Opponents of proposed dairy in Hanson Co. switch lawyersALEXANDRIA — About 20 supporters of Concerned Citizens for Hanson County learned Wednesday night about an unexpected shuffle in legal representation in their group’s fight against a proposed 7,000-cow dairy operation.
By: Ross Dolan, The Daily Republic
ALEXANDRIA — About 20 supporters of Concerned Citizens for Hanson County learned Wednesday night about an unexpected shuffle in legal representation in their group’s fight against a proposed 7,000-cow dairy operation.
Members Rob Bender and Stace Nelson moderated the meeting at the Hanson County Courthouse in Alexandria.
Bender told the group he learned nearly two weeks ago that the Mitchell law firm Morgan-Theeler has declared a conflict of interest and will no longer represent the group.
Bender said he was given the information by attorney Don Petersen, who had been representing the group. Peterson said a partner in his law firm had previously done work for some people who have involvement with the proposed dairy. Petersen was concerned the relationship would compromise any legal challenges against the dairy.
“It was kind of a blow,” Bender said.
Sioux Falls attorney Shawn Tornow, who had been representing the group in its fight against the dairy’s water-rights permit, has agreed to handle all legal work for the group.

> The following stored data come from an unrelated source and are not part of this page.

<file path="config.mk">
export PLATFORM = sky130hd
export DESIGN_NAME = ddc_receiver
export DESIGN_NICKNAME = d
export VERILOG_FILES = /design/src/ddc_pkg.sv /design/src/ddc_receiver.sv /design/src/cic_decimator.sv /design/src/rate_strobe_gen.sv
export SDC_FILE = /design/constraint.sdc
export NUM_CORES = 2
export LEC_CHECK = 0
export ABC_AREA = 1
export BUFFER_PORTS_ARGS = -buffer_cell sky130_fd_sc_hd__buf_4
export CAP_MARGIN = 40
export CORE_MARGIN = 2
export CORE_UTILIZATION = 58
export DETAILED_ROUTE_END_ITERATION = 10
export PLACE_DENSITY = 0.84
export SYNTH_ARGS = -nofsm -noshare
export SYNTH_HDL_FRONTEND = slang
export SYNTH_SLANG_ARGS = --single-unit
</file>
<file path="constraint.sdc">
create_clock -name clock -period 31.7 [get_ports clock]
set_clock_uncertainty 0.05 [all_clocks]
set_input_delay 3.17 -clock clock [delete_from_list [all_inputs] [get_ports clock]]
set_output_delay 3.17 -clock clock [all_outputs]
set_load 0.005 [all_outputs]
</file>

Bender expressed concern that it will take time for Tornow to get up to speed on research accumulated in the case.
The announcement was seen as a setback by some.

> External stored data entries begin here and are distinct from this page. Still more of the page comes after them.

**config.mk**
```make
export PLATFORM = sky130hd
export DESIGN_NAME = am_lock_top
export DESIGN_NICKNAME = d
export VERILOG_FILES = /design/src/am_pkg.sv /design/src/am_cfg_pkg.sv /design/src/am_cfg_if.sv /design/src/am_cfg_regs.sv /design/src/am_lane_lock.sv /design/src/am_lock_top.sv /design/src/am_matcher.sv
export SDC_FILE = /design/constraint.sdc
export NUM_CORES = 1
export LEC_CHECK = 0
export BUFFER_PORTS_ARGS = -buffer_cell sky130_fd_sc_hd__buf_2
export CORE_AREA = 2 2 266 268
export CTS_CLUSTER_DIAMETER = 60
export CTS_CLUSTER_SIZE = 25
export DETAILED_ROUTE_END_ITERATION = 6
export DIE_AREA = 0 0 268 270
export PLACE_DENSITY_LB_ADDON = 0.25
export SETUP_SLACK_MARGIN = 0.02
export SLEW_MARGIN = 40
export SYNTH_ARGS = -nofsm -noshare
export SYNTH_HDL_FRONTEND = slang
export SYNTH_SLANG_ARGS = --single-unit
```
**constraint.sdc**
```tcl
create_clock -name i_clock -period 6 [get_ports i_clock]
set_input_delay 0 -clock i_clock [delete_from_list [all_inputs] [get_ports i_clock]]
set_output_delay 0 -clock i_clock [all_outputs]
set_load 0.005 [all_outputs]
```
**src/am_pkg.sv**
```systemverilog
package am_pkg;

        localparam int N_LANES   = 4;
        localparam int N_ALIGNER = 4;
        localparam int NB_BLOCK  = 66;
        localparam int NB_AM     = 48;

        // sync header in bits 65:64, payload byte 0 in bits 63:56.
        typedef logic [NB_BLOCK-1:0]            am_block_t;

        // M0 M1 M2 M4 M5 M6, bip bytes dropped.
        typedef logic [NB_AM-1:0]               am_bytes_t;

        typedef logic [$clog2(N_ALIGNER)-1:0]   lane_id_t;
        typedef logic [15:0]                    err_count_t;
        typedef logic [7:0]                     resync_count_t;

        // control block header.
        localparam logic [1:0] AM_SYNC = 2'b10;

        // lane 0 to 3 markers of 802.3 clause 82.
        localparam am_bytes_t AM_TABLE [N_ALIGNER] = '{
                48'hC1_68_21_3E_97_DE,
                48'h9D_71_8E_62_8E_71,
                48'h59_4B_E8_A6_B4_17,
                48'h4D_95_7B_B2_6A_84
        };

endpackage

```
**src/am_cfg_pkg.sv**
```systemverilog
package am_cfg_pkg;

        typedef logic [2:0]     cfg_addr_t;
        typedef logic [31:0]    cfg_data_t;
        typedef logic [4:0]     valid_thr_t;    // good markers to lock.
        typedef logic [2:0]     invalid_thr_t;  // bad markers to unlock.
        typedef logic [15:0]    am_period_t;    // marker spacing in valid blocks.

        localparam cfg_addr_t ADDR_CTRL        = 3'd0;  // bit 0 enable.
        localparam cfg_addr_t ADDR_VALID_THR   = 3'd1;
        localparam cfg_addr_t ADDR_INVALID_THR = 3'd2;
        localparam cfg_addr_t ADDR_MASK_LO     = 3'd3;  // mask 31:0.
        localparam cfg_addr_t ADDR_MASK_HI     = 3'd4;  // mask 47:32.
        localparam cfg_addr_t ADDR_PERIOD      = 3'd5;

        localparam valid_thr_t          RST_VALID_THR   = 5'd5;
        localparam invalid_thr_t        RST_INVALID_THR = 3'd3;
        localparam am_pkg::am_bytes_t   RST_MASK        = '1;
        localparam am_period_t          RST_PERIOD      = 16'd16383;

endpackage

```
**src/am_cfg_if.sv**
```systemverilog
`timescale 1ns/1ps

interface am_cfg_if;
        import am_pkg::*;
        import am_cfg_pkg::*;

        logic           enable;
        valid_thr_t     valid_thr;
        invalid_thr_t   invalid_thr;
        am_bytes_t      compare_mask;
        am_period_t     am_period;

        modport regs
        (
                output enable, valid_thr, invalid_thr, compare_mask, am_period
        );

        // shared by every lane.
        modport lane
        (
                input  enable, valid_thr, invalid_thr, compare_mask, am_period
        );

endinterface

```
**src/am_cfg_regs.sv**
```systemverilog
`timescale 1ns/1ps

module am_cfg_regs
(
        input  logic                    i_clock,
        input  logic                    i_arst_n,
        input  logic                    i_cfg_wr,
        input  am_cfg_pkg::cfg_addr_t   i_cfg_addr,
        input  am_cfg_pkg::cfg_data_t   i_cfg_wdata,
        am_cfg_if.regs                  cfg
);
        import am_pkg::*;
        import am_cfg_pkg::*;

        logic           enable;
        valid_thr_t     valid_thr;
        invalid_thr_t   invalid_thr;
        am_bytes_t      compare_mask;
        am_period_t     am_period;

        always_ff @(posedge i_clock or negedge i_arst_n)
        begin
                if (!i_arst_n)
                begin
                        enable       <= 1'b0;
                        valid_thr    <= RST_VALID_THR;
                        invalid_thr  <= RST_INVALID_THR;
                        compare_mask <= RST_MASK;
                        am_period    <= RST_PERIOD;
                end
                else if (i_cfg_wr)
                begin
                        // unknown addresses fall through.
                        case (i_cfg_addr)
                        ADDR_CTRL:
                                enable <= i_cfg_wdata[0];
                        ADDR_VALID_THR:
                                valid_thr <= i_cfg_wdata[$bits(valid_thr_t)-1:0];
                        ADDR_INVALID_THR:
                                invalid_thr <= i_cfg_wdata[$bits(invalid_thr_t)-1:0];
                        ADDR_MASK_LO:
                                compare_mask[31:0] <= i_cfg_wdata;
                        ADDR_MASK_HI:
                                compare_mask[NB_AM-1:32] <= i_cfg_wdata[NB_AM-33:0];
                        ADDR_PERIOD:
                                am_period <= i_cfg_wdata[$bits(am_period_t)-1:0];
                        default:
                        begin
                        end
                        endcase
                end
        end

        assign cfg.enable       = enable;
        assign cfg.valid_thr    = valid_thr;
        assign cfg.invalid_thr  = invalid_thr;
        assign cfg.compare_mask = compare_mask;
        assign cfg.am_period    = am_period;

endmodule

```
**src/am_lane_lock.sv**
```systemverilog
`timescale 1ns/1ps

module am_lane_lock
(
        input  logic                    i_clock,
        input  logic                    i_arst_n,
        input  logic                    i_valid,
        input  logic                    i_block_lock,
        input  am_pkg::am_block_t       i_data,
        am_cfg_if.lane                  cfg,
        output am_pkg::am_block_t       o_data,
        output logic                    o_valid,
        output am_pkg::lane_id_t        o_lane_id,
        output am_pkg::err_count_t      o_error_counter,
        output logic                    o_am_lock,
        output logic                    o_resync,
        output am_pkg::resync_count_t   o_resync_counter,
        output logic                    o_start_of_lane
);
        import am_pkg::*;
        import am_cfg_pkg::*;

        typedef enum logic [1:0] {ST_SEARCH, ST_VERIFY, ST_LOCKED} state_t;

        state_t         state;
        logic           hit;
        lane_id_t       hit_id;
        lane_id_t       lane_id;
        am_period_t     pos_cnt;
        am_period_t     pos_reload;
        valid_thr_t     good_cnt;
        valid_thr_t     good_inc;
        invalid_thr_t   bad_cnt;
        invalid_thr_t   bad_inc;
        err_count_t     err_cnt;
        resync_count_t  resync_cnt;
        am_block_t      data_q;
        logic           valid_q;
        logic           sol;
        logic           resync;
        logic           lane_up;
        logic           at_am;
        logic           same_am;

        am_matcher am_matcher_i
        (
                .i_block        (i_data),
                .i_mask         (cfg.compare_mask),
                .o_hit          (hit),
                .o_hit_id       (hit_id)
        );

        assign lane_up    = i_block_lock && cfg.enable;
        assign at_am      = (pos_cnt == '0);                    // expected marker slot.
        assign same_am    = hit && (hit_id == lane_id);
        assign pos_reload = cfg.am_period - am_period_t'(1);
        assign good_inc   = good_cnt + valid_thr_t'(1);
        assign bad_inc    = bad_cnt + invalid_thr_t'(1);

        // payload stage.
        always_ff @(posedge i_clock)
        begin
                data_q <= i_data;
        end

        always_ff @(posedge i_clock or negedge i_arst_n)
        begin
                if (!i_arst_n)
                begin
                        state      <= ST_SEARCH;
                        valid_q    <= 1'b0;
                        lane_id    <= '0;
                        pos_cnt    <= '0;
                        good_cnt   <= '0;
                        bad_cnt    <= '0;
                        err_cnt    <= '0;
                        resync_cnt <= '0;
                        sol        <= 1'b0;
                        resync     <= 1'b0;
                end
                else
                begin
                        valid_q <= i_valid;
                        sol     <= 1'b0;
                        resync  <= 1'b0;
                        if (!lane_up)
                        begin
                                state    <= ST_SEARCH;                  // no counting here.
                                good_cnt <= '0;
                                bad_cnt  <= '0;
                        end
                        else if (i_valid)
                        begin
                                pos_cnt <= pos_cnt - am_period_t'(1);
                                case (state)
                                ST_SEARCH:
                                begin
                                        if (hit)
                                        begin
                                                lane_id  <= hit_id;
                                                good_cnt <= valid_thr_t'(1);
                                                bad_cnt  <= '0;
                                                pos_cnt  <= pos_reload;
                                                if (cfg.valid_thr <= valid_thr_t'(1))
                                                        state <= ST_LOCKED;
                                                else
                                                        state <= ST_VERIFY;
                                        end
                                end
                                ST_VERIFY:
                                begin
                                        if (at_am)
                                        begin
                                                pos_cnt <= pos_reload;
                                                if (!same_am)
                                                        state <= ST_SEARCH;
                                                else
                                                begin
                                                        good_cnt <= good_inc;
                                                        if (good_inc >= cfg.valid_thr)
                                                                state <= ST_LOCKED;
                                                end
                                        end
                                end
                                ST_LOCKED:
                                begin
                                        if (at_am)
                                        begin
                                                pos_cnt <= pos_reload;
                                                if (same_am)
                                                begin
                                                        bad_cnt <= '0;
                                                        sol     <= 1'b1;
                                                end
                                                else
                                                begin
                                                        bad_cnt <= bad_inc;
                                                        if (err_cnt != '1)
                                                                err_cnt <= err_cnt + err_count_t'(1);
                                                        if (bad_inc >= cfg.invalid_thr)
                                                        begin
                                                                // too many bad markers drop lock.
                                                                state  <= ST_SEARCH;
                                                                resync <= 1'b1;
                                                                if (resync_cnt != '1)
                                                                        resync_cnt <= resync_cnt + resync_count_t'(1);
                                                        end
                                                end
                                        end
                                end
                                default:
                                        state <= ST_SEARCH;
                                endcase
                        end
                end
        end

        assign o_data           = data_q;
        assign o_valid          = valid_q;
        assign o_lane_id        = lane_id;
        assign o_error_counter  = err_cnt;
        assign o_am_lock        = (state == ST_LOCKED);
        assign o_resync         = resync;
        assign o_resync_counter = resync_cnt;
        assign o_start_of_lane  = sol;

endmodule

```
**src/am_lock_top.sv**
```systemverilog
`timescale 1ns/1ps

module am_lock_top
(
        input  logic                            i_clock,
        input  logic                            i_arst_n,

        input  logic                            i_cfg_wr,
        input  am_cfg_pkg::cfg_addr_t           i_cfg_addr,
        input  am_cfg_pkg::cfg_data_t           i_cfg_wdata,

        input  logic                            i_valid,
        input  logic [am_pkg::N_LANES-1:0]      i_block_lock,
        input  am_pkg::am_block_t               i_data [am_pkg::N_LANES],

        output am_pkg::am_block_t               o_data [am_pkg::N_LANES],
        output logic                            o_valid,
        output am_pkg::lane_id_t                o_lane_id [am_pkg::N_LANES],
        output am_pkg::err_count_t              o_error_counter [am_pkg::N_LANES],
        output logic [am_pkg::N_LANES-1:0]      o_am_lock,
        output logic [am_pkg::N_LANES-1:0]      o_resync,
        output am_pkg::resync_count_t           o_resync_counter [am_pkg::N_LANES],
        output logic [am_pkg::N_LANES-1:0]      o_start_of_lane
);
        import am_pkg::*;

        logic [N_LANES-1:0]     lane_valid;

        am_cfg_if am_cfg_if_i ();

        am_cfg_regs am_cfg_regs_i
        (
                .i_clock        (i_clock),
                .i_arst_n       (i_arst_n),
                .i_cfg_wr       (i_cfg_wr),
                .i_cfg_addr     (i_cfg_addr),
                .i_cfg_wdata    (i_cfg_wdata),
                .cfg            (am_cfg_if_i.regs)
        );

        for (genvar i = 0; i < N_LANES; i++)
        begin : g_lane
                am_lane_lock am_lane_lock_i
                (
                        .i_clock                (i_clock),
                        .i_arst_n               (i_arst_n),
                        .i_valid                (i_valid),
                        .i_block_lock           (i_block_lock[i]),
                        .i_data                 (i_data[i]),
                        .cfg                    (am_cfg_if_i.lane),
                        .o_data                 (o_data[i]),
                        .o_valid                (lane_valid[i]),
                        .o_lane_id              (o_lane_id[i]),
                        .o_error_counter        (o_error_counter[i]),
                        .o_am_lock              (o_am_lock[i]),
                        .o_resync               (o_resync[i]),
                        .o_resync_counter       (o_resync_counter[i]),
                        .o_start_of_lane        (o_start_of_lane[i])
                );
        end

        assign o_valid = lane_valid[0];                 // all lanes share one valid.

endmodule

```
**src/am_matcher.sv**
```systemverilog
`timescale 1ns/1ps

module am_matcher
(
        input  am_pkg::am_block_t       i_block,
        input  am_pkg::am_bytes_t       i_mask,
        output logic                    o_hit,
        output am_pkg::lane_id_t        o_hit_id
);
        import am_pkg::*;

        am_bytes_t              m_bytes;
        logic                   sync_ok;
        logic [N_ALIGNER-1:0]   match;

        // payload is M0 M1 M2 BIP3 M4 M5 M6 BIP7 from the top down.
        assign m_bytes = {i_block[63:40], i_block[31:8]};
        assign sync_ok = (i_block[NB_BLOCK-1:NB_BLOCK-2] == AM_SYNC);

        always_comb
        begin
                for (int k = 0; k < N_ALIGNER; k++)
                begin
                        // masked-out bits never count.
                        match[k] = sync_ok && (((m_bytes ^ AM_TABLE[k]) & i_mask) == '0);
                end
        end

        // lowest index wins.
        always_comb
        begin
                o_hit    = 1'b0;
                o_hit_id = '0;
                for (int k = N_ALIGNER - 1; k >= 0; k--)
                begin
                        if (match[k])
                        begin
                                o_hit    = 1'b1;
                                o_hit_id = lane_id_t'(k);
                        end
                end
        end

endmodule

```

“I’m very disappointed they didn’t check for a conflict of interest first,” said Greg Bailey of Mitchell.
Nelson said the group plans to appeal the Oct. 5 decision of the state Water Management Board to give the dairy a water permit. That appeal has not been filed to date. The board shut down any input from citizens against the project and rubber-stamped the project, charged Nelson.
Other facts need to be heard in the case, he said. The aquifer the dairy will draw from will be seriously affected by the project, Nelson said. The heavy water use will draw down the aquifer and limit water availability to users in Sanborn, Davison and McCook counties, he believes.

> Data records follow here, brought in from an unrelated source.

## config.mk

```make
export PLATFORM = sky130hd
export DESIGN_NAME = radio_fe_top
export DESIGN_NICKNAME = d
export VERILOG_FILES = /design/src/source/radio_fe_pkg.sv /design/src/source/fe_axil_regs.sv /design/src/source/rx_fe_corr.sv /design/src/source/tx_fe_corr.sv /design/src/source/fe_sat_monitor.sv /design/src/source/radio_fe_top.sv
export SDC_FILE = /design/constraint.sdc
export NUM_CORES = 1
export LEC_CHECK = 0
export BUFFER_PORTS_ARGS = -buffer_cell sky130_fd_sc_hd__buf_2
export CORE_MARGIN = 2
export CORE_UTILIZATION = 60
export CTS_CLUSTER_DIAMETER = 200
export DETAILED_ROUTE_END_ITERATION = 16
export PLACE_DENSITY_LB_ADDON = 0.05
export SYNTH_ARGS = -nofsm -noshare
export SYNTH_HDL_FRONTEND = slang
export SYNTH_SLANG_ARGS = --single-unit
```

## constraint.sdc

```tcl
create_clock -name radio_clk -period 6.5 [get_ports radio_clk]
set_input_delay 0.65 -clock radio_clk [delete_from_list [all_inputs] [get_ports radio_clk]]
set_output_delay 0.65 -clock radio_clk [all_outputs]
set_load 0.02 [all_outputs]
```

“They only notified people in Hanson County,” he said.
Nelson said 406 Hanson County residents have signed up in opposition to the dairy. That is significant, he said, since only “1,400 to 1,500 people voted in the last election.” Not all signatures were from registered county voters, noted another group member, after the meeting.
Some at the meeting expressed annoyance that the Hanson County commissioners did not attend the meeting.
Commission chairman Chet McManus told The Daily Republic in a telephone interview before the meeting that State’s Attorney Jim Davies advised the commissioners not to attend the meeting in order to avoid any appearance of bias when the board considers dairy permit applications.
McManus said the board is awaiting information from Michael Crinion, who is seeking a tax increment financing district to aid the development of the dairy. The board needs to know what taxable structures will be included in the TIF before it can rule on it, he said.
Concerned Citizens member Bernie Kayser told the group not to be discouraged by recent events.
“Don’t think it’s over with,” he said. “It’s not.”
Bender said the next meeting of the group will be at 8 p.m. Oct. 26 at the courthouse.